#### DATASET EXCERPTS

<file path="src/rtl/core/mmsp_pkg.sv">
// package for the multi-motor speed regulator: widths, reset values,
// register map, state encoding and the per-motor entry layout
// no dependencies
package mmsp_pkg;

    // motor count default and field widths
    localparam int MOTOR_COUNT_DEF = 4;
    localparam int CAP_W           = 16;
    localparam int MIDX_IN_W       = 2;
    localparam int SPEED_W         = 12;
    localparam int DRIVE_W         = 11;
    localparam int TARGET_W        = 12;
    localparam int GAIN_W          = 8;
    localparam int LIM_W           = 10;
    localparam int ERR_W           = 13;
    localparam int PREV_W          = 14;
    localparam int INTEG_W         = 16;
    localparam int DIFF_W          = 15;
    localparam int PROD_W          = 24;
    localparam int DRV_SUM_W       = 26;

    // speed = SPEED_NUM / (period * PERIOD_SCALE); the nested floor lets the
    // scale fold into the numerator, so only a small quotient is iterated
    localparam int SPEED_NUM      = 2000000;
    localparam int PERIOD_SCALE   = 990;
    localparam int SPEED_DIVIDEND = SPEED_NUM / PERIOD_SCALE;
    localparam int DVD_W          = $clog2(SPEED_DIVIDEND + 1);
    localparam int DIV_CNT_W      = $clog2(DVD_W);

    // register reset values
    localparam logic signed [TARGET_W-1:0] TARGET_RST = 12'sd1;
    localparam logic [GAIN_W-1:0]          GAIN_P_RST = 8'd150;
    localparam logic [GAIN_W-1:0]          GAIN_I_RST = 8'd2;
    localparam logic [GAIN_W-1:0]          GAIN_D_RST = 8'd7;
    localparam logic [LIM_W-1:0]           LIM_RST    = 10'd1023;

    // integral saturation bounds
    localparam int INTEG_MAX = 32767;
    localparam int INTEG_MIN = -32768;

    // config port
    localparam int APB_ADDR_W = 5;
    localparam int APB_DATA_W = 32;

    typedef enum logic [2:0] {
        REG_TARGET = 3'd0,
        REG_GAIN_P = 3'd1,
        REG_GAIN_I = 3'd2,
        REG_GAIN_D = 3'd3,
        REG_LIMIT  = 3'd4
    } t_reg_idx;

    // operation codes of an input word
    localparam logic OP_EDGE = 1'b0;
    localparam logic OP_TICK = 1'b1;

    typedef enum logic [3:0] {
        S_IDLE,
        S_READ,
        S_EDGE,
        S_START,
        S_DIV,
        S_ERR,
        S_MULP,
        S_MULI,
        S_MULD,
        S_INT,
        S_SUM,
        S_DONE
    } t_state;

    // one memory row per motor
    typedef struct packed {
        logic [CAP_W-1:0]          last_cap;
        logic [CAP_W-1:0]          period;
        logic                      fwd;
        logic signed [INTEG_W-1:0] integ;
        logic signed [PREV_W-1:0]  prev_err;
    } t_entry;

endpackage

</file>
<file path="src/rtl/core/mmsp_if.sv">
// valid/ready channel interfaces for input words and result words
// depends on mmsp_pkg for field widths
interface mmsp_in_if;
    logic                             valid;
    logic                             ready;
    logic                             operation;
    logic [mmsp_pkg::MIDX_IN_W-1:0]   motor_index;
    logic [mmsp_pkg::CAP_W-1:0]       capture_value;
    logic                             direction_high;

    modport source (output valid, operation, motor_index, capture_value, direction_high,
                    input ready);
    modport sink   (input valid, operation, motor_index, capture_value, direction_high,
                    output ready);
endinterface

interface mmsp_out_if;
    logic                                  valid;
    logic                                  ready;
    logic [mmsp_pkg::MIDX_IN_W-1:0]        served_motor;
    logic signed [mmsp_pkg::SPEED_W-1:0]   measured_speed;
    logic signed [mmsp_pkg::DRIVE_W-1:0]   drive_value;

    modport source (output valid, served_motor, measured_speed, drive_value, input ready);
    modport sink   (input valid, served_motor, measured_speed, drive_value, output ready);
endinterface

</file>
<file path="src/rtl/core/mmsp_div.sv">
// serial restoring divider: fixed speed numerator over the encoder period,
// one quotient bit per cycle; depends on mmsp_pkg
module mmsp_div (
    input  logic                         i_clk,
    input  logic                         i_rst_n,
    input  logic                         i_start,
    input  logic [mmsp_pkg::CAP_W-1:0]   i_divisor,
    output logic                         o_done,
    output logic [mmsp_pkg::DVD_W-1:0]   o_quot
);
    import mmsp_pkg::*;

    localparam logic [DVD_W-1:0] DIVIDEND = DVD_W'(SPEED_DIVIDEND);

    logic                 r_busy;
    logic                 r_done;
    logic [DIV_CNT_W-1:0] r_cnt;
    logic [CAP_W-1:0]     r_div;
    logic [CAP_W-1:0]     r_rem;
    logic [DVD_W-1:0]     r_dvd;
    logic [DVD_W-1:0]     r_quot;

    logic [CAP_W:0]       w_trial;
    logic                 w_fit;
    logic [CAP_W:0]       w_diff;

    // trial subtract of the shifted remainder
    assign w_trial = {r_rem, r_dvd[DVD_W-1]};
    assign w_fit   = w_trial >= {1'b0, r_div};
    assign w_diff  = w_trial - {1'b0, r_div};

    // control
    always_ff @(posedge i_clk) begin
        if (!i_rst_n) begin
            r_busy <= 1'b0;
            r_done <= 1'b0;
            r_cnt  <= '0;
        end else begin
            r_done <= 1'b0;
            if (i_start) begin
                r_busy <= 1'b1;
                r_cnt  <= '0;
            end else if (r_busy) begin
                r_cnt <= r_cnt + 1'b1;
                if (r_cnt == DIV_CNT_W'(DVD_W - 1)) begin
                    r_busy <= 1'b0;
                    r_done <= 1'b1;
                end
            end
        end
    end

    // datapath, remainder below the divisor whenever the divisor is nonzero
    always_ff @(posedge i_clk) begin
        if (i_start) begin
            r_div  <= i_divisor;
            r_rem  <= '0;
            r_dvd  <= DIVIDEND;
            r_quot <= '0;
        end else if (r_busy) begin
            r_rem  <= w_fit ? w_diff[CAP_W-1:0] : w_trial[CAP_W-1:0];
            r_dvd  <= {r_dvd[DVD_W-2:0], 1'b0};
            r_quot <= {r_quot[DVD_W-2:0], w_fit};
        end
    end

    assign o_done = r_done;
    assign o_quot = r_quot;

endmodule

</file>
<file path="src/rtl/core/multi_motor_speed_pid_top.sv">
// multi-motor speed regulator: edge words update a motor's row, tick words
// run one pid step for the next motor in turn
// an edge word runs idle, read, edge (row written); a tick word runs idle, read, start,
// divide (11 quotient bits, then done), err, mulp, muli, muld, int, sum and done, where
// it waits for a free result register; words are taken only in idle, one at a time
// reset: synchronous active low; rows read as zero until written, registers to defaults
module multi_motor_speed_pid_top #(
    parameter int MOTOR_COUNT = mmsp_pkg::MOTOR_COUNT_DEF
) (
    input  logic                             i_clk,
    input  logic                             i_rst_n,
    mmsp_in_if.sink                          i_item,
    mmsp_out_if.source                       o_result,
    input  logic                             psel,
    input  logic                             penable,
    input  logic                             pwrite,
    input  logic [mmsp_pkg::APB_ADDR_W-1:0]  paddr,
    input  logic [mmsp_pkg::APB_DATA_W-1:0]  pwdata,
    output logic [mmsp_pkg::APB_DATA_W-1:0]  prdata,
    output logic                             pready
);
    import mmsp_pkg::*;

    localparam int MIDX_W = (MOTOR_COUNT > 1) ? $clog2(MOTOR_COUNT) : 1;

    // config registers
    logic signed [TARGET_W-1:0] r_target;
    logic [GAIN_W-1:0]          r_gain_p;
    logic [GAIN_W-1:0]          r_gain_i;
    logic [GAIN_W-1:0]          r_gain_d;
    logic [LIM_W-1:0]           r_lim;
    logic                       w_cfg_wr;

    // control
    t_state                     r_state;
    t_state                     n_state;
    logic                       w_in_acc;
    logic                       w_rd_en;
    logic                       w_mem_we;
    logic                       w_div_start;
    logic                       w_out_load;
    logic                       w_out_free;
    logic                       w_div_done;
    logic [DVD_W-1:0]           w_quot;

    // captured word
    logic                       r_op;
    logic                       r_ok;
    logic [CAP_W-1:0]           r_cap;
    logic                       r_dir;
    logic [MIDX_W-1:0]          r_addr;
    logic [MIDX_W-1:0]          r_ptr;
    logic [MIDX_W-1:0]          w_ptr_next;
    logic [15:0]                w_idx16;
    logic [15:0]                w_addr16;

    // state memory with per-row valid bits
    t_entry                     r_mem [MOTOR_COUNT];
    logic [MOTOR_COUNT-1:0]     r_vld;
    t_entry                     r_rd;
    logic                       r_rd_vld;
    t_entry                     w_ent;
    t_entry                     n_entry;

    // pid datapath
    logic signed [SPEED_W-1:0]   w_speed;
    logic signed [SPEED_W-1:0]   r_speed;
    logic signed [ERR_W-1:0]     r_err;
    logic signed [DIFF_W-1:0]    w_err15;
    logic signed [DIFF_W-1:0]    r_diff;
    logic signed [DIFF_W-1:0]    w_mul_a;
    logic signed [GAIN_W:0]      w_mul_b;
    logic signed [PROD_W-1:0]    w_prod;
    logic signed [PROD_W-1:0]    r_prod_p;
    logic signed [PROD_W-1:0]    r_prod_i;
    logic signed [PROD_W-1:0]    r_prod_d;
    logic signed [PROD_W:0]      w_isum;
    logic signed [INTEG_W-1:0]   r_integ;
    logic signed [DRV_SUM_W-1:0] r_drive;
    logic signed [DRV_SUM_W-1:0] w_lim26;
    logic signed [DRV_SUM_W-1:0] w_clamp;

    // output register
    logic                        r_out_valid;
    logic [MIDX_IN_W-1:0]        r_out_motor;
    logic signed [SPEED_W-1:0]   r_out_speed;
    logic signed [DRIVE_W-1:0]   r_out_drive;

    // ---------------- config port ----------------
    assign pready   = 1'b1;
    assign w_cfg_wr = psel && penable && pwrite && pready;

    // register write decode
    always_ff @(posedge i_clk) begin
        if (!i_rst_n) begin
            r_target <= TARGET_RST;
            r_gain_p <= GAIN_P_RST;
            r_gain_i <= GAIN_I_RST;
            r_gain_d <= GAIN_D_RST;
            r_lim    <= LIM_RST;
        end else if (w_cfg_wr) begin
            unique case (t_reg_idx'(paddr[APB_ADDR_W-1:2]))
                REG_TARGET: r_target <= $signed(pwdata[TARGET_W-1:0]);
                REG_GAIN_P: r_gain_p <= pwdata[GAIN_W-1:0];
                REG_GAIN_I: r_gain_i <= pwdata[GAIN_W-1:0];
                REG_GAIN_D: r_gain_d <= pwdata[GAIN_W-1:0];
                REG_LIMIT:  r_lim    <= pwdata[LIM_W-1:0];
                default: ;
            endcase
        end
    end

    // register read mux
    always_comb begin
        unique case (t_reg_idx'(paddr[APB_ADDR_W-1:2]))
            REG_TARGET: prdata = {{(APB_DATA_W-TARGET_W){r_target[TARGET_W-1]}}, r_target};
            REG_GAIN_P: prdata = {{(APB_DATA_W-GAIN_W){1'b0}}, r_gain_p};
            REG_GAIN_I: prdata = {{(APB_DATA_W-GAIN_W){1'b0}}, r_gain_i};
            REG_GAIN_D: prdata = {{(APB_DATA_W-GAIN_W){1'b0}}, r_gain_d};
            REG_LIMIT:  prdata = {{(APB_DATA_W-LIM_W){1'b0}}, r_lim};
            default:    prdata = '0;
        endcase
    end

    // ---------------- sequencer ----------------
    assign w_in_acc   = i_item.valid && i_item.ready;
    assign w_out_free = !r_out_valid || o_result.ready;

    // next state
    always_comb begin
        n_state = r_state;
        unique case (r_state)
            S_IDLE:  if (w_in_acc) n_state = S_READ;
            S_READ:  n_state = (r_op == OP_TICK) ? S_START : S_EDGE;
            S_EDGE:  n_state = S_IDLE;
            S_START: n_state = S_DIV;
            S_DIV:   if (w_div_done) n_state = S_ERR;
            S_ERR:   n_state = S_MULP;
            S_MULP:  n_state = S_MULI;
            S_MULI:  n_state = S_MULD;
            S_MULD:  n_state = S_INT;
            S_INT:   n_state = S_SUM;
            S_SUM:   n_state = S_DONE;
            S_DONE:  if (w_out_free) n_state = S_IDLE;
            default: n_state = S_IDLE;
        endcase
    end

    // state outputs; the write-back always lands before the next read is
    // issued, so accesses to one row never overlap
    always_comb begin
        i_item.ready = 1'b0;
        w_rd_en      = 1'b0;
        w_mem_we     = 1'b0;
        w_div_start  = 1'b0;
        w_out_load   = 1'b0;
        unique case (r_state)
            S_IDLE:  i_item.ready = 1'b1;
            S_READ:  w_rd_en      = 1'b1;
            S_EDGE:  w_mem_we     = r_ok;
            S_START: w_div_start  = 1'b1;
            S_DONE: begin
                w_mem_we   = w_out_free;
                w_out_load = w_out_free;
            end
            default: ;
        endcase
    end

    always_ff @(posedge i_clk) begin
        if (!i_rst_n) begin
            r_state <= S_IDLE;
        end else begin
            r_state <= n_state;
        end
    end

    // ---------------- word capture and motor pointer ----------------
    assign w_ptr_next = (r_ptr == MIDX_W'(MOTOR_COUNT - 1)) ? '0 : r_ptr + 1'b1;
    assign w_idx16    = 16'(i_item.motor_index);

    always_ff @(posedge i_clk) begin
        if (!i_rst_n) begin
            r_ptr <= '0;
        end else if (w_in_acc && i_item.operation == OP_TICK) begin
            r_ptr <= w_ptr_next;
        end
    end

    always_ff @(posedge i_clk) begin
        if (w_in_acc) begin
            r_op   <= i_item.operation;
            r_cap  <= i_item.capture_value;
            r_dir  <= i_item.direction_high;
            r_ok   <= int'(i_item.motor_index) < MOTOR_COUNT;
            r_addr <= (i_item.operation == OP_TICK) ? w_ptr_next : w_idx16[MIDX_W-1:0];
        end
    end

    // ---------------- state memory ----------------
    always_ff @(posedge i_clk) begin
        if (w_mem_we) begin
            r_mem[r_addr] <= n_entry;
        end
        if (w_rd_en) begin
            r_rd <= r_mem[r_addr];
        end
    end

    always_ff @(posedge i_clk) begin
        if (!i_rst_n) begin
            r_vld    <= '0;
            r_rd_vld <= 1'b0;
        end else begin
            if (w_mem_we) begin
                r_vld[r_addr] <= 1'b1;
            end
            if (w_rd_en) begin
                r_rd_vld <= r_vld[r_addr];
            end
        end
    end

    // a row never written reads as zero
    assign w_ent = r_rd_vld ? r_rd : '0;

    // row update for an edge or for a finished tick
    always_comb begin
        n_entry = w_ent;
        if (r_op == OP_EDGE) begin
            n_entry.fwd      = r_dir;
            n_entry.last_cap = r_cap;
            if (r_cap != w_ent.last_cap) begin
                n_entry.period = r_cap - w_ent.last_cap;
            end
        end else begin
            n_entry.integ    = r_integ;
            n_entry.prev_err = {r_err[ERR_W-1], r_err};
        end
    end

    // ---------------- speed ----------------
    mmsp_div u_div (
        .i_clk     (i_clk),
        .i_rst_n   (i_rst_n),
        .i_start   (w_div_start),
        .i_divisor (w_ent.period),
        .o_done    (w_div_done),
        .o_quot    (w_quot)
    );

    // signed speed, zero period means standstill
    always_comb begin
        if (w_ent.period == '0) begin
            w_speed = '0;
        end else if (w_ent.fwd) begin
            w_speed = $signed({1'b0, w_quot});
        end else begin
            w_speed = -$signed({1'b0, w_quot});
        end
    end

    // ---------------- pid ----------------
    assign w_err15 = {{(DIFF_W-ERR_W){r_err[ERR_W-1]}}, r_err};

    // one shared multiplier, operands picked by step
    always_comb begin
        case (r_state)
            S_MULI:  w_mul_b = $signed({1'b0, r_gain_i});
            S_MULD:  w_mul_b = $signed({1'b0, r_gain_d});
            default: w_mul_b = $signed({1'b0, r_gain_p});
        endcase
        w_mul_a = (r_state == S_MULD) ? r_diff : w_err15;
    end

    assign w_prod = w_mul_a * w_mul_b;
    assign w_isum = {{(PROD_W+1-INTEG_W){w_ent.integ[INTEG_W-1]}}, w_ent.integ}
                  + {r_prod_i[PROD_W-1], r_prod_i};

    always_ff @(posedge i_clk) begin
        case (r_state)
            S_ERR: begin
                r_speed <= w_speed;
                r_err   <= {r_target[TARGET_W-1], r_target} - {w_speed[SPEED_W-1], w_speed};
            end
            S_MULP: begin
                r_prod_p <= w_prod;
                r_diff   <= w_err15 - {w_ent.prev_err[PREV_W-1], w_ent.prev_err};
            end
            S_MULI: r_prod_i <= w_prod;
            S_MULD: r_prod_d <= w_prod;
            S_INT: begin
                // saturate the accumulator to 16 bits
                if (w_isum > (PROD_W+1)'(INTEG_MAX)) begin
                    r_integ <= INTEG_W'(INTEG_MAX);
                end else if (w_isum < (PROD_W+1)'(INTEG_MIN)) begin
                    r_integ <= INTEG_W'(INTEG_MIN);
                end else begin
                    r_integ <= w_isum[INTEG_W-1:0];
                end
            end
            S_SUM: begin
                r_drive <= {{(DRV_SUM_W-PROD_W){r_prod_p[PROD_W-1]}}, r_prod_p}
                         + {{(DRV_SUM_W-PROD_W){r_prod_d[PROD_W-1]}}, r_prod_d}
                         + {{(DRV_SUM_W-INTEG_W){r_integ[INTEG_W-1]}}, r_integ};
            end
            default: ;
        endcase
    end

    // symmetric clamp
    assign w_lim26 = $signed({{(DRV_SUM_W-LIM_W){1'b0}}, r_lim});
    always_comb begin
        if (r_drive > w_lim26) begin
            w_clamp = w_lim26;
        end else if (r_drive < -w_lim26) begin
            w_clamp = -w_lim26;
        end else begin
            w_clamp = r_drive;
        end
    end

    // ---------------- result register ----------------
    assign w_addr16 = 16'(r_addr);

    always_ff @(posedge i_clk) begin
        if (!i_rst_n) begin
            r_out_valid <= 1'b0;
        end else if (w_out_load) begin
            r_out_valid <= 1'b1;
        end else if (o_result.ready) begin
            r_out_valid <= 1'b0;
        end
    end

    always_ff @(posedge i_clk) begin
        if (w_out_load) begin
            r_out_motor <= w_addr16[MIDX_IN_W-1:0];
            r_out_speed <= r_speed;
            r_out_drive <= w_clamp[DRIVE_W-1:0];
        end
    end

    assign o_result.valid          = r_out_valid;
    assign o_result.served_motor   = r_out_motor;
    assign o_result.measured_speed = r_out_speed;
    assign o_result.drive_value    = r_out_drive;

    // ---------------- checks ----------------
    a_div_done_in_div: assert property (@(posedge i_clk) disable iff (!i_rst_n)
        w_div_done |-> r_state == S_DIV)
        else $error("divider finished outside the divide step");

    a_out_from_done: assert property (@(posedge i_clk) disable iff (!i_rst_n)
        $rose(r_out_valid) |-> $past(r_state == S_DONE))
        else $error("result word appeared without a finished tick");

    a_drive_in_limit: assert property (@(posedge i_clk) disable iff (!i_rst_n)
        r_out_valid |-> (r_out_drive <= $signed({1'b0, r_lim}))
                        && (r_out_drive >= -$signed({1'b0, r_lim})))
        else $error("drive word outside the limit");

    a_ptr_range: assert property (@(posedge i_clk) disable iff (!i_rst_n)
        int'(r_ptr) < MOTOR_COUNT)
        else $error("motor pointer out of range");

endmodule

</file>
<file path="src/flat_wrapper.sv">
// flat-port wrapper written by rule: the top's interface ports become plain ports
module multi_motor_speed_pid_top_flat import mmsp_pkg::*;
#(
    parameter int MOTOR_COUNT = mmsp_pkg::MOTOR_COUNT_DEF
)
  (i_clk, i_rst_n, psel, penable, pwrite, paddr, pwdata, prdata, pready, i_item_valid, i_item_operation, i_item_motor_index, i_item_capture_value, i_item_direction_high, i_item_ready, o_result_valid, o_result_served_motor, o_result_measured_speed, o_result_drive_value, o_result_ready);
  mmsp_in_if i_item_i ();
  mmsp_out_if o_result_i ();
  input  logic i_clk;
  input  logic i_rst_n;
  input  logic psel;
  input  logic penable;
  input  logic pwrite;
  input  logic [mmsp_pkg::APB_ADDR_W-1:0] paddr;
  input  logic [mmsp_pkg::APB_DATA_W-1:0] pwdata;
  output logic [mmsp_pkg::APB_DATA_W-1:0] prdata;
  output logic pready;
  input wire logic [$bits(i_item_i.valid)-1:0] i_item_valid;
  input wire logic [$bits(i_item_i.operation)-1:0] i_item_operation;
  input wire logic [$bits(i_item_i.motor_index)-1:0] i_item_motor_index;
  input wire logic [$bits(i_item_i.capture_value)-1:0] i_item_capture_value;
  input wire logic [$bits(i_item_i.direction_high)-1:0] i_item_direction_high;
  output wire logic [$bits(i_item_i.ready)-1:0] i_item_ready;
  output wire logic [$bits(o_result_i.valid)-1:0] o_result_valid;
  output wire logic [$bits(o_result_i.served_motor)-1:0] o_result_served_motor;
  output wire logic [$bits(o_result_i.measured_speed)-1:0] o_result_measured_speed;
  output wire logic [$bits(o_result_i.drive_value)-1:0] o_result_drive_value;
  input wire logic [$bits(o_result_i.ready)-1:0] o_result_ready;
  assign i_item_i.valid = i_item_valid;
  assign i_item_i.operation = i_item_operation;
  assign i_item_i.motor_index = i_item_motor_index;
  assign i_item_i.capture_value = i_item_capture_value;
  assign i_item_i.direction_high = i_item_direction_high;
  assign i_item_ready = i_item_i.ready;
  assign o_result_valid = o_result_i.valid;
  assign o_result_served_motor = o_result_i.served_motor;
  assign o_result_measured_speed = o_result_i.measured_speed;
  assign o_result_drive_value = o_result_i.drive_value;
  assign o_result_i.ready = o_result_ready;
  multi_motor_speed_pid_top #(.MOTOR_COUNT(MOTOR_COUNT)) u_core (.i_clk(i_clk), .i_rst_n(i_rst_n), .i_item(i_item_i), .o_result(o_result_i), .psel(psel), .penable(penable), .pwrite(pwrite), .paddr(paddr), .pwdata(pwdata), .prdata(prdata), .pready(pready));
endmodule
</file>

########

TASK REQUIREMENTS → From the records above, reproduce exactly the lines from the one with "n_state = S_DONE;" to the one with "assign w_ptr_next = (r_ptr", both included, and no others.

ANSWER BOX →
            S_SUM:   n_state = S_DONE;
            S_DONE:  if (w_out_free) n_state = S_IDLE;
            default: n_state = S_IDLE;
        endcase
    end

    // state outputs; the write-back always lands before the next read is
    // issued, so accesses to one row never overlap
    always_comb begin
        i_item.ready = 1'b0;
        w_rd_en      = 1'b0;
        w_mem_we     = 1'b0;
        w_div_start  = 1'b0;
        w_out_load   = 1'b0;
        unique case (r_state)
            S_IDLE:  i_item.ready = 1'b1;
            S_READ:  w_rd_en      = 1'b1;
            S_EDGE:  w_mem_we     = r_ok;
            S_START: w_div_start  = 1'b1;
            S_DONE: begin
                w_mem_we   = w_out_free;
                w_out_load = w_out_free;
            end
            default: ;
        endcase
    end

    always_ff @(posedge i_clk) begin
        if (!i_rst_n) begin
            r_state <= S_IDLE;
        end else begin
            r_state <= n_state;
        end
    end

    // ---------------- word capture and motor pointer ----------------
    assign w_ptr_next = (r_ptr == MIDX_W'(MOTOR_COUNT - 1)) ? '0 : r_ptr + 1'b1;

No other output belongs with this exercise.